File: config.mk
export PLATFORM = sky130hd
export DESIGN_NAME = pipe_stage_reg
export DESIGN_NICKNAME = d
export VERILOG_FILES = /design/src/rtl/pipe_pkg.sv /design/src/rtl/pipe_slot.sv /design/src/rtl/pipe_stage_reg.sv
export SDC_FILE = /design/constraint.sdc
export NUM_CORES = 1
export LEC_CHECK = 0
export ABC_AREA = 1
export ABC_CLOCK_PERIOD_IN_PS = 1350
export CELL_PAD_IN_SITES_DETAIL_PLACEMENT = 1
export CELL_PAD_IN_SITES_GLOBAL_PLACEMENT = 2
export CORE_MARGIN = 5
export CORE_UTILIZATION = 21
export DETAILED_ROUTE_END_ITERATION = 8
export PLACE_DENSITY = 0.76
export SLEW_MARGIN = 10
export SYNTH_ARGS = -nofsm -noshare
export SYNTH_HDL_FRONTEND = slang
export SYNTH_SLANG_ARGS = --single-unit
File: constraint.sdc
create_clock -name clk -period 1.35 [get_ports clk]
set_input_delay 0.27 -clock clk [delete_from_list [all_inputs] [get_ports clk]]
set_output_delay 0.27 -clock clk [all_outputs]
set_load 0.005 [all_outputs]
File: src/rtl/pipe_pkg.sv
// Shared definitions for pipeline stage registers: default widths, occupancy
// type, the bubble control word and the agreed ID/EX payload packing.
package pipe_pkg;

    localparam int DEFAULT_LEN_DATA = 32;
    localparam int DEFAULT_LEN_CTRL = 8;

    typedef logic [1:0] occ_t;

    // A bubble carries no control effects downstream.
    localparam logic [DEFAULT_LEN_CTRL-1:0] CTRL_BUBBLE = '0;

    // ID/EX payload packing, MSB first; every stage slices by these offsets.
    typedef struct packed {
        logic [31:0] rs1_val;
        logic [31:0] rs2_val;
        logic [31:0] imm;
        logic [4:0]  rs1;
        logic [4:0]  rs2;
        logic [4:0]  rd;
    } idex_payload_t;

    localparam int IDEX_LEN         = $bits(idex_payload_t);
    localparam int IDEX_RD_LSB      = 0;
    localparam int IDEX_RS2_LSB     = 5;
    localparam int IDEX_RS1_LSB     = 10;
    localparam int IDEX_IMM_LSB     = 15;
    localparam int IDEX_RS2_VAL_LSB = 47;
    localparam int IDEX_RS1_VAL_LSB = 79;

    function automatic occ_t occ_count(input logic m_valid, input logic s_valid);
        return occ_t'({1'b0, m_valid}) + occ_t'({1'b0, s_valid});
    endfunction

endpackage

File: src/rtl/pipe_slot.sv
// One pipeline entry: valid bit plus payload/control register. Clearing always
// returns the entry to an all-zero bubble; clear wins over load.
module pipe_slot #(
    parameter int LEN_DATA = 32,
    parameter int LEN_CTRL = 8
) (
    input  logic                clk,
    input  logic                reset_n,
    input  logic                load,
    input  logic                clear,
    input  logic [LEN_DATA-1:0] d_data,
    input  logic [LEN_CTRL-1:0] d_ctrl,
    output logic                valid,
    output logic [LEN_DATA-1:0] data,
    output logic [LEN_CTRL-1:0] ctrl
);

    logic                valid_reg;
    logic [LEN_DATA-1:0] data_reg;
    logic [LEN_CTRL-1:0] ctrl_reg;

    always_ff @(posedge clk or negedge reset_n) begin
        if (!reset_n) begin
            valid_reg <= 1'b0;
            data_reg  <= '0;
            ctrl_reg  <= '0;
        end else if (clear) begin
            valid_reg <= 1'b0;
            data_reg  <= '0;
            ctrl_reg  <= '0;
        end else if (load) begin
            valid_reg <= 1'b1;
            data_reg  <= d_data;
            ctrl_reg  <= d_ctrl;
        end
    end

    assign valid = valid_reg;
    assign data  = data_reg;
    assign ctrl  = ctrl_reg;

endmodule

File: src/rtl/pipe_stage_reg.sv
// Elastic pipeline register with valid/ready handshake, stall and flush.
// Define PIPE_STAGE_REG_SKID_EN to add a skid entry that registers in_ready.
module pipe_stage_reg
    import pipe_pkg::*;
#(
    parameter int LEN_DATA = DEFAULT_LEN_DATA,
    parameter int LEN_CTRL = DEFAULT_LEN_CTRL
) (
    input  logic                clk,
    input  logic                reset_n,
    input  logic                flush,
    input  logic                in_valid,
    output logic                in_ready,
    input  logic [LEN_DATA-1:0] in_data,
    input  logic [LEN_CTRL-1:0] in_ctrl,
    output logic                out_valid,
    input  logic                out_ready,
    output logic [LEN_DATA-1:0] out_data,
    output logic [LEN_CTRL-1:0] out_ctrl,
    output occ_t                occupancy
);

    logic                m_valid;
    logic [LEN_DATA-1:0] m_data;
    logic [LEN_CTRL-1:0] m_ctrl;
    logic                m_load;
    logic                m_clear;
    logic [LEN_DATA-1:0] m_d_data;
    logic [LEN_CTRL-1:0] m_d_ctrl;
    logic                in_xfer;
    logic                out_xfer;

    assign in_xfer  = in_valid && in_ready;
    assign out_xfer = m_valid && out_ready;

`ifdef PIPE_STAGE_REG_SKID_EN
    logic                s_valid;
    logic [LEN_DATA-1:0] s_data;
    logic [LEN_CTRL-1:0] s_ctrl;
    logic                s_load;
    logic                s_clear;

    // Depends only on slot state, so no out_ready -> in_ready path exists.
    assign in_ready = !s_valid;

    always_comb begin
        m_load   = 1'b0;
        m_clear  = 1'b0;
        s_load   = 1'b0;
        s_clear  = 1'b0;
        m_d_data = in_data;
        m_d_ctrl = in_ctrl;
        if (flush) begin
            m_clear = 1'b1;
            s_clear = 1'b1;
        end else if (s_valid && out_xfer) begin
            // in_ready is low here, so the skid beat is the only candidate.
            m_load   = 1'b1;
            m_d_data = s_data;
            m_d_ctrl = s_ctrl;
            s_clear  = 1'b1;
        end else if (in_xfer) begin
            if (!m_valid || out_xfer) begin
                m_load = 1'b1;
            end else begin
                s_load = 1'b1;
            end
        end else if (out_xfer) begin
            m_clear = 1'b1;
        end
    end

    pipe_slot #(
        .LEN_DATA (LEN_DATA),
        .LEN_CTRL (LEN_CTRL)
    ) u_slot_s (
        .clk     (clk),
        .reset_n (reset_n),
        .load    (s_load),
        .clear   (s_clear),
        .d_data  (in_data),
        .d_ctrl  (in_ctrl),
        .valid   (s_valid),
        .data    (s_data),
        .ctrl    (s_ctrl)
    );

    assign occupancy = occ_count(m_valid, s_valid);
`else
    assign in_ready = !m_valid || out_ready;

    always_comb begin
        m_d_data = in_data;
        m_d_ctrl = in_ctrl;
        m_load   = in_xfer && !flush;
        m_clear  = flush || (out_xfer && !in_xfer);
    end

    assign occupancy = {1'b0, m_valid};
`endif

    pipe_slot #(
        .LEN_DATA (LEN_DATA),
        .LEN_CTRL (LEN_CTRL)
    ) u_slot_m (
        .clk     (clk),
        .reset_n (reset_n),
        .load    (m_load),
        .clear   (m_clear),
        .d_data  (m_d_data),
        .d_ctrl  (m_d_ctrl),
        .valid   (m_valid),
        .data    (m_data),
        .ctrl    (m_ctrl)
    );

    assign out_valid = m_valid;
    assign out_data  = m_data;
    assign out_ctrl  = m_ctrl;

endmodule

# ---- Word level (Yosys, flattened, before mapping)
# Index checks and enable logic that the tools add are counted.
dict set report classes {
  reduce_logical 10
  muxes 6
}
# cell count
set ops {}
lappend ops {{two-way mux 32 bit} 2}
lappend ops {{two-way mux 8 bit} 2}
lappend ops {{logical AND 1 bit} 4}
lappend ops {{zero test 1 bit} 3}
lappend ops {{logical OR 1 bit} 2}
lappend ops {{two-way mux 1 bit} 2}
lappend ops {{nonzero test 2 bit} 1}
dict set report totals {
  out_inout_bits 44
  in_bits 45
  ff_bits 41
}

# ---- Longest topological paths before layout
# Gate-level depths: netlist of the first run.
dict set report logic_depth {
  depth_word 7
  depth_mapped 7
  depth_no_buf 6
}

# ---- Modules after synthesis
# From an unflattened synthesis of the first run, not the netlist that was laid out.
dict set report unflattened {
  hier_cells 190
  area_unflattened_um2 1720.4
}
# mod instances seq_area_each_um2 cells_per_inst area_per_inst_um2
set modules_own_cells {}
lappend modules_own_cells {pipe_slot 1 1026.0 178 1664.1}
lappend modules_own_cells {pipe_stage_reg 1 0.0 12 56.3}

# ---- Least setup slack after synthesis of the first run
# OpenSTA, ideal clock, no wires.
dict set report synth_timing {
  kind {register -> register}
  start {reg u_slot_m.valid_reg, in the netlist u_slot_m.valid}
  end {reg u_slot_m.ctrl_reg[0], in the netlist u_slot_m.ctrl[0]}
  slack_ps 332
  period_less_slack_ps 1018
  stages_incl_launch_ff 7
  path_buffers 1
  t_arrival_ps 901
  setup_time_ps 117
  path_cell_list {dfrtp_1 > nand2_4 > nand2_2 > buf_2 > nand2_1 > nand2_1 > nor2_1}
}
dict set report synth_via {
  elab_chain_cells 7
}
# item line_no
set synth_rtl {}
lappend synth_rtl {{from (decl)} pipe_slot.sv:18} ;# logic valid_reg;
lappend synth_rtl {{from (signal assigned)} pipe_slot.sv:24} ;# valid_reg <= 1'b0;
lappend synth_rtl {{from (signal assigned)} pipe_slot.sv:28} ;# valid_reg <= 1'b0;
lappend synth_rtl {{from (signal assigned)} pipe_slot.sv:32} ;# valid_reg <= 1'b1;
lappend synth_rtl {{zero test 1 bit (*)} pipe_stage_reg.sv:90} ;# assign in_ready = !m_valid || out_ready;
lappend synth_rtl {{logical OR 1 bit (*)} pipe_stage_reg.sv:90}
lappend synth_rtl {{net in_ready} pipe_stage_reg.sv:13} ;# output logic in_ready,
lappend synth_rtl {{logical AND 1 bit (*)} pipe_stage_reg.sv:33} ;# assign in_xfer = in_valid && in_ready;
lappend synth_rtl {{zero test 1 bit} pipe_stage_reg.sv:96} ;# m_clear = flush || (out_xfer && !in_xfer);
lappend synth_rtl {{logical AND 1 bit} pipe_stage_reg.sv:96}
lappend synth_rtl {{logical OR 1 bit} pipe_stage_reg.sv:96}
lappend synth_rtl {{two-way mux 8 bit / nonzero test 2 bit (equally long branches)} --}
lappend synth_rtl {{to (signal assigned)} pipe_slot.sv:34} ;# ctrl_reg <= d_ctrl;
lappend synth_rtl {{to (decl)} pipe_slot.sv:20} ;# logic [LEN_CTRL-1:0] ctrl_reg;
# The timed path passes the listed nets; every way through them passes the cells marked *.
# A chain may end at the register's enable or synchronous reset.

# ---- Worst setup path in the final report of the first run
dict set report layout_timing {
  start {reg u_slot_m.valid_reg, in the netlist u_slot_m.valid}
  end {reg u_slot_m.data_reg[1], in the netlist u_slot_m.data[1]}
}
dict set report layout_via {
  elab_chain_cells 7
}
# item line_no
set layout_rtl {}
lappend layout_rtl {{zero test 1 bit} pipe_stage_reg.sv:90}
lappend layout_rtl {{logical OR 1 bit} pipe_stage_reg.sv:90}
lappend layout_rtl {{logical AND 1 bit} pipe_stage_reg.sv:33}
lappend layout_rtl {{zero test 1 bit} pipe_stage_reg.sv:96}
lappend layout_rtl {{logical AND 1 bit} pipe_stage_reg.sv:96}
lappend layout_rtl {{logical OR 1 bit} pipe_stage_reg.sv:96}
lappend layout_rtl {{two-way mux 32 bit / nonzero test 2 bit (equally long branches)} --}
lappend layout_rtl {{to (signal assigned)} pipe_slot.sv:33} ;# data_reg <= d_data;
lappend layout_rtl {{to (decl)} pipe_slot.sv:19} ;# logic [LEN_DATA-1:0] data_reg;
# Several ways; a longest one is shown, not always the timed one.

==> results of run 1 <==
-- cell type report --
class	instances	area [µm²]
Fill cell	1084	5590
Timing Repair Buffer	106	1100
Sequential cell	41	1030
Multi-Input combinational cell	167	712
Inverter	42	158
Tap cell	108	135
Clock buffer	8	80.1
-- power by group --
group	switching (mW)	internal, mW
registers	0.0456	1.32
logic	0.336	0.396
clock network	0.406	0.368
-- worst max-delay path, stage by stage (launching register included) --
cell and delay [ns]:
dfrtp_2 0.42, buf_6 0.13, nand2_4 0.06, buf_6 0.11, nand2_8 0.10, clkbuf_16 0.22
nor2_1 0.10, nor2_1 0.05
-- metal layers --
metal | global-route usage | wire (µm) | vias up
li1 | - | - | 943
met1 | 0.118 | 2740 | 874
met2 | 0.169 | 2960 | 55
met3 | 0.0471 | 490 | 0
met4 | 0.0250 | 0 | 0
met5 | 0 | 0 | -
-- cells in the final DEF (no fill, tap or decap), types with 4 or more instances in the layout --
| master | synthesis | final |
|---|---|---|
| nor2_2 | 1 | 8 |
| clkdlybuf4s50_1 | 0 | 42 |
| buf_4 | 6 | 5 |
| nand2_2 | 1 | 7 |
| dlygate4sd2_1 | 0 | 42 |
| clkbuf_16 | 0 | 4 |
| inv_1 | 41 | 41 |
| nand2_1 | 81 | 72 |
| buf_6 | 0 | 4 |
| dfrtp_1 | 41 | 40 |
| buf_12 | 0 | 4 |
| clkbuf_8 | 0 | 5 |
| nor2_1 | 80 | 73 |
-- per-stage QoR --
step	cells	area (µm²)	TNS (ns)	total power, mW
floorplan	264	1920	0	1.65
global placement	451	2940	-8.86	2.08
detailed placement	451	2940	-10.33	2.10
CTS	466	3020	-0.0305	2.88
global route	472	3220	-0.764	3.10
finish	472	3220	0	2.87
-- kinds of logic after synthesis --
family                 after synthesis  synth area share
other                                1           0.00196
DFF                                 41             0.535
buffers and inverters               56             0.127
and+or+nand+nor                    165             0.334
AOI/OAI and AO/OA                    1           0.00261
-- how the worst min path moves through the flow --
stage,cells past startpoint,slack (ns),end
finish,3,0.49,u_slot_m.ctrl[2]
floorplan,0,-0.03,u_slot_m.ctrl[0]
detailed placement,2,0.27,u_slot_m.ctrl[2]
global placement,2,0.27,u_slot_m.ctrl[2]
CTS,3,0.49,u_slot_m.ctrl[2]
global route,3,0.52,u_slot_m.data[0]
-- what timing repair did --
| item | CTS | global route |
|---|---|---|
| pin swaps | 0 | 4 |
| cloned | 0 | 6 |
| setup buffers | 6 | 0 |
| gates resized for setup | 50 | 23 |
| hold endpoints to repair | 41 | 0 |
| endpoints found under the setup margin | 43 | 41 |
| hold buffers | 1 | 0 |
==> metrics.txt, run 1 <==
status completed; most common cell in the netlist nand2_1; Pleak 1.75 nW; Synth Instances 264; clk_lat worst skew 0.28 ns; hpwl dp 3880 µm; Worst R2R Setup Slack 0.04 ns; Reg-to-Reg Start u_slot_m.valid; reg2reg end u_slot_m.data[1]; dpl ws -0.297 ns; syn_nets 309; WP data arrival 1.49 ns; I/O pins 89; ys flop type dfrtp_1; H-Tree Depth 2; synthesized flop and latch total 41; cell type with the largest total area after synthesis dfrtp_1; synth unique cells 13; routed via count 1872; Tcrit/Tclk final 0.967; largest net degree at the start of global routing 42; number of synthesized flops with an enable pin 0; DIE WIDTH 106 µm; routed length per instance 13.1 µm; row count 34; CP startpoint kind flop; first-pass GRT wire length 9230 µm; clock tree buffer depth 2; CP Class reg2reg; Final ANT Viol Nets 0; endpoints failing hold 0; clk slew on worst S/H paths 0.08 ns; Hold Path Class in2async; Core Box Area 8810 µm²; vias in the first global route 1970; power density over the cells 893 nW/µm²; max-cap check violation count 0; Max VDD drop 0.369 mV; Crit. Startpoint u_slot_m.valid; crit path capture type flop; TritonCTS Sinks 41; total global-route track usage 0.101; Synth area leaders dfrtp_1, nand2_1, nor2_1, inv_1, buf_4; Seq/Total Area, Yosys 0.535; final setup fails 0; final wirelength 6190 µm; mean cell area of the mapped netlist 7.26 µm²; Setup WS post-layout 0.0448 ns; fmax 766 MHz; Async S/R FF share, synth 1.00; Clk Tree Root Cell clkbuf_8; Fin Hold WS 0.492 ns; worst clock skew 0.00386 ns; CTS tree built; final RePlAce weighted congestion 0.705; Yosys top cell area share 0.535; Buffers on Ports 87; count of yosys warnings during synthesis 0; crit path time final 1.31 ns; fin util 0.365; DRT iter0 DRCs 20; Initial Util 0.218; commonest cells in the synthesized netlist nand2_1, nor2_1, dfrtp_1, inv_1, buf_2; die area 11100 µm²; max reg flops 32; Syn-to-layout area delta 67.8%; CTS buffer count 5; DRC Markers 0; GR Overflow Total 0; Nets 408; critical path peak fanout 20; Final Max Slew Viols 0; crit path to u_slot_m.data[1]; routed vias/inst 3.97; RSZ-0062 raised after global routing true; first drt pass iteration count 3; Ant. Diodes 0; R2R depth 7; CP Data Required Time 1.53 ns; Die Y 106 µm; initial antenna violation count 0; share of cells above drive strength 1 0.132; Cell Area, Synth 1920 µm²
Power figures use the tool's default switching activity.
==> run 2: changes to the inputs <==
--- a/config.mk
+++ b/config.mk
@@ -13,6 +13,7 @@
 export CORE_UTILIZATION = 21
 export DETAILED_ROUTE_END_ITERATION = 8
 export PLACE_DENSITY = 0.76
+export SETUP_SLACK_MARGIN = 0.02
 export SLEW_MARGIN = 10
 export SYNTH_ARGS = -nofsm -noshare
 export SYNTH_HDL_FRONTEND = slang
==> run 2 against run 1 <==
Effect of this change:
- global-route usage unchanged
- highest routed layer unchanged
- total power increased by 5.5%
- register-to-register slack lost 0.02 ns
- non-clock buffer count grew 7
- die area unchanged
- combinational power up 19%
- core utilization rose by 3.2 points
- critical endpoint is now u_slot_m.data[13]
- sequential power about the same
- clock skew grew 0.0028 ns
- maximum frequency shrank 1.4%
- critical path type is now in2reg
- largest cell class unchanged
- final area grew 8.8%
- first-iteration DRC count unchanged
==> metrics.txt, run 2 (synthesis results as in run 1) <==
largest net degree at the start of global routing 42 (unchanged); CP startpoint kind primary input; critical path peak fanout 8 (-60%); worst clock skew 0.00664 ns (+0.00278 ns); routed length per instance 14.4 µm (+9.9%); WL met2 3280 µm (+11%); DRC Markers 0 (unchanged); M1 WL 3160 µm (+15%); total global-route track usage 0.101 (unchanged); row count 34 (unchanged); endpoints failing hold 0 (unchanged); Die Y 106 µm (unchanged); power density over the cells 866 nW/µm² (-3.0%); met3 wire len 479 µm (-2.2%); Final Max Slew Viols 0 (unchanged); combinational power share 0.287 (+0.032); share of cells above drive strength 1 0.250 (+0.118); Max VDD drop 0.381 mV (+3.3%); crit path to u_slot_m.data[13]; register share of total power 0.451 (-0.024); CP Data Required Time 1.57 ns (+0.04 ns); final setup fails 0 (unchanged); die area 11100 µm² (unchanged); fmax 755 MHz (-1.4%); clk slew on worst S/H paths 0.08 ns (about the same); I/O pins 89 (unchanged); Ant. Diodes 0 (unchanged); hpwl dp 3880 µm (unchanged); most common cell after layout, fill and taps aside nor2_1; Tcrit/Tclk final 0.981 (+0.0140); Buffers on Ports 87 (unchanged); H-Tree Depth 2 (unchanged); Clk pwr share 0.262 (-0.008); Highest Signal Layer met3; routed vias/inst 4.06 (+2.4%); Clk Tree Root Cell clkbuf_8; Hold Path Class in2reg; RSZ-0062 raised after global routing true; Worst R2R Setup Slack 0.03 ns (-0.02 ns); routed via count 1950 (+4.2%); reg2reg end u_slot_m.data[13]; max reg flops 32 (unchanged); P_int 2.15 mW (+3.3%); Initial Util 0.218 (unchanged); Nets 416 (+2.0%); Core Box Area 8810 µm² (unchanged); CTS tree built; GR Overflow Total 0 (unchanged); R2R depth 8 (+1); status completed; final wirelength 6920 µm (+12%); TritonCTS Sinks 41 (unchanged); CP Class in2reg; Syn-to-layout area delta 82.6%; Crit. Startpoint out_ready; max-cap check violation count 0 (unchanged); sw frac 0.290 (+0.0155); Pleak 1.84 nW (+4.8%); crit path capture type flop; total power 3.03 mW (+5.5%); most frequent cells in the layout nor2_1, nand2_1, clkdlybuf4s50_1; Final ANT Viol Nets 0 (unchanged); first-pass GRT wire length 9230 µm (unchanged); WP data arrival 1.55 ns (+0.06 ns); DIE WIDTH 106 µm (unchanged); CTS buffer count 5 (unchanged); initial antenna violation count 0 (unchanged); vias in the first global route 1970 (unchanged); Reg-to-Reg Start u_slot_m.valid; DRT iter0 DRCs 20 (unchanged); P_sw 879 µW (+12%); crit path time final 1.32 ns (+0.0189 ns); clock tree buffer depth 2 (unchanged); final RePlAce weighted congestion 0.705 (unchanged); first drt pass iteration count 2 (-1); Fin Hold WS 0.458 ns (-0.0337 ns); clk_lat worst skew 0.29 ns (about the same)
==> run 2: cell count changes in the layout (fill, tap and decap cells not counted), moves of 2 or more <==
cell and delta:
dlygate4sd2_1 -2, nand2_1 -30, buf_6 +3, nand2_2 +22
clkbuf_16 +2, buf_4 +2, nand2_4 +8, nor2_1 -6
nor2_4 +5
==> run 2: timing repair <==
item,4_1_cts,5_1_grt
hold buffers,1,0
hold endpoints to repair,41,0
endpoints found under the setup margin,43,42
cloned,0,13
pin swaps,0,17
gates resized for setup,49,76
buffers inserted,6,1
==> run 2: area by class of cell <==
type	count	area (µm²)
flip-flops and latches	41	1030
fillers	1080	5310
multi-input cells	168	887
well taps	108	135
clock buffers	8	80.1
inverters	42	158
repair buffers	113	1210
==> run 2: worst max-delay path: stages <==
cell and delay (ns):
clkdlybuf4s50_1 0.50, inv_2 0.06, nand2_4 0.07, buf_8 0.13
nand2_8 0.11, clkbuf_16 0.21, nand2_4 0.05, nand2_2 0.04
nor2_1 0.09
==> run 2: worst min-delay path by stage <==
stage / startpoint / endpoint / cells past startpoint
2_1_floorplan: reset_n / u_slot_m.ctrl[0] / 0
3_3_place_gp: reset_n / u_slot_m.ctrl[2] / 2
3_5_place_dp: reset_n / u_slot_m.ctrl[2] / 2
4_1_cts: reset_n / u_slot_m.ctrl[2] / 3
5_1_grt: in_valid / u_slot_m.valid / 3
6_report: in_valid / u_slot_m.valid / 3
==> run 2: layer usage <==
metal,global-route usage,vias up
met4,0.0250,0
met5,0,-
met3,0.0471,0
met2,0.169,55
met1,0.118,931
li1,-,964
==> run 2: power groups by stage <==
stage               combinational, mW  clock [mW]  sequential, mW
finish                          0.871       0.793            1.37
global route                    0.960       0.899            1.38
CTS                             0.661       0.850            1.37
global placement                0.682           0            1.40
floorplan                       0.251           0            1.40
detailed placement              0.698           0            1.40
==> run 2: per-stage QoR <==
step | instances | instance area [µm²] | TNS, ns | setup slack (ns) | utilization
floorplan | 264 | 1920 | 0 | 0.332 | -
global placement | 451 | 2940 | -8.86 | -0.269 | 0.334
detailed placement | 451 | 2940 | -10.33 | -0.297 | 0.334
CTS | 466 | 3020 | -0.0305 | -0.0305 | 0.343
global route | 480 | 3500 | -0.896 | -0.0573 | 0.397
finish | 480 | 3500 | 0 | 0.0259 | 0.397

□ □ □ □ □ □ □

Reproduce word for word the lines of the records above, beginning at the first and ending with the line where "File: src/rtl/pipe_pkg.sv" appears, and nothing past it.

The completed task:
File: config.mk
export PLATFORM = sky130hd
export DESIGN_NAME = pipe_stage_reg
export DESIGN_NICKNAME = d
export VERILOG_FILES = /design/src/rtl/pipe_pkg.sv /design/src/rtl/pipe_slot.sv /design/src/rtl/pipe_stage_reg.sv
export SDC_FILE = /design/constraint.sdc
export NUM_CORES = 1
export LEC_CHECK = 0
export ABC_AREA = 1
export ABC_CLOCK_PERIOD_IN_PS = 1350
export CELL_PAD_IN_SITES_DETAIL_PLACEMENT = 1
export CELL_PAD_IN_SITES_GLOBAL_PLACEMENT = 2
export CORE_MARGIN = 5
export CORE_UTILIZATION = 21
export DETAILED_ROUTE_END_ITERATION = 8
export PLACE_DENSITY = 0.76
export SLEW_MARGIN = 10
export SYNTH_ARGS = -nofsm -noshare
export SYNTH_HDL_FRONTEND = slang
export SYNTH_SLANG_ARGS = --single-unit
File: constraint.sdc
create_clock -name clk -period 1.35 [get_ports clk]
set_input_delay 0.27 -clock clk [delete_from_list [all_inputs] [get_ports clk]]
set_output_delay 0.27 -clock clk [all_outputs]
set_load 0.005 [all_outputs]
File: src/rtl/pipe_pkg.sv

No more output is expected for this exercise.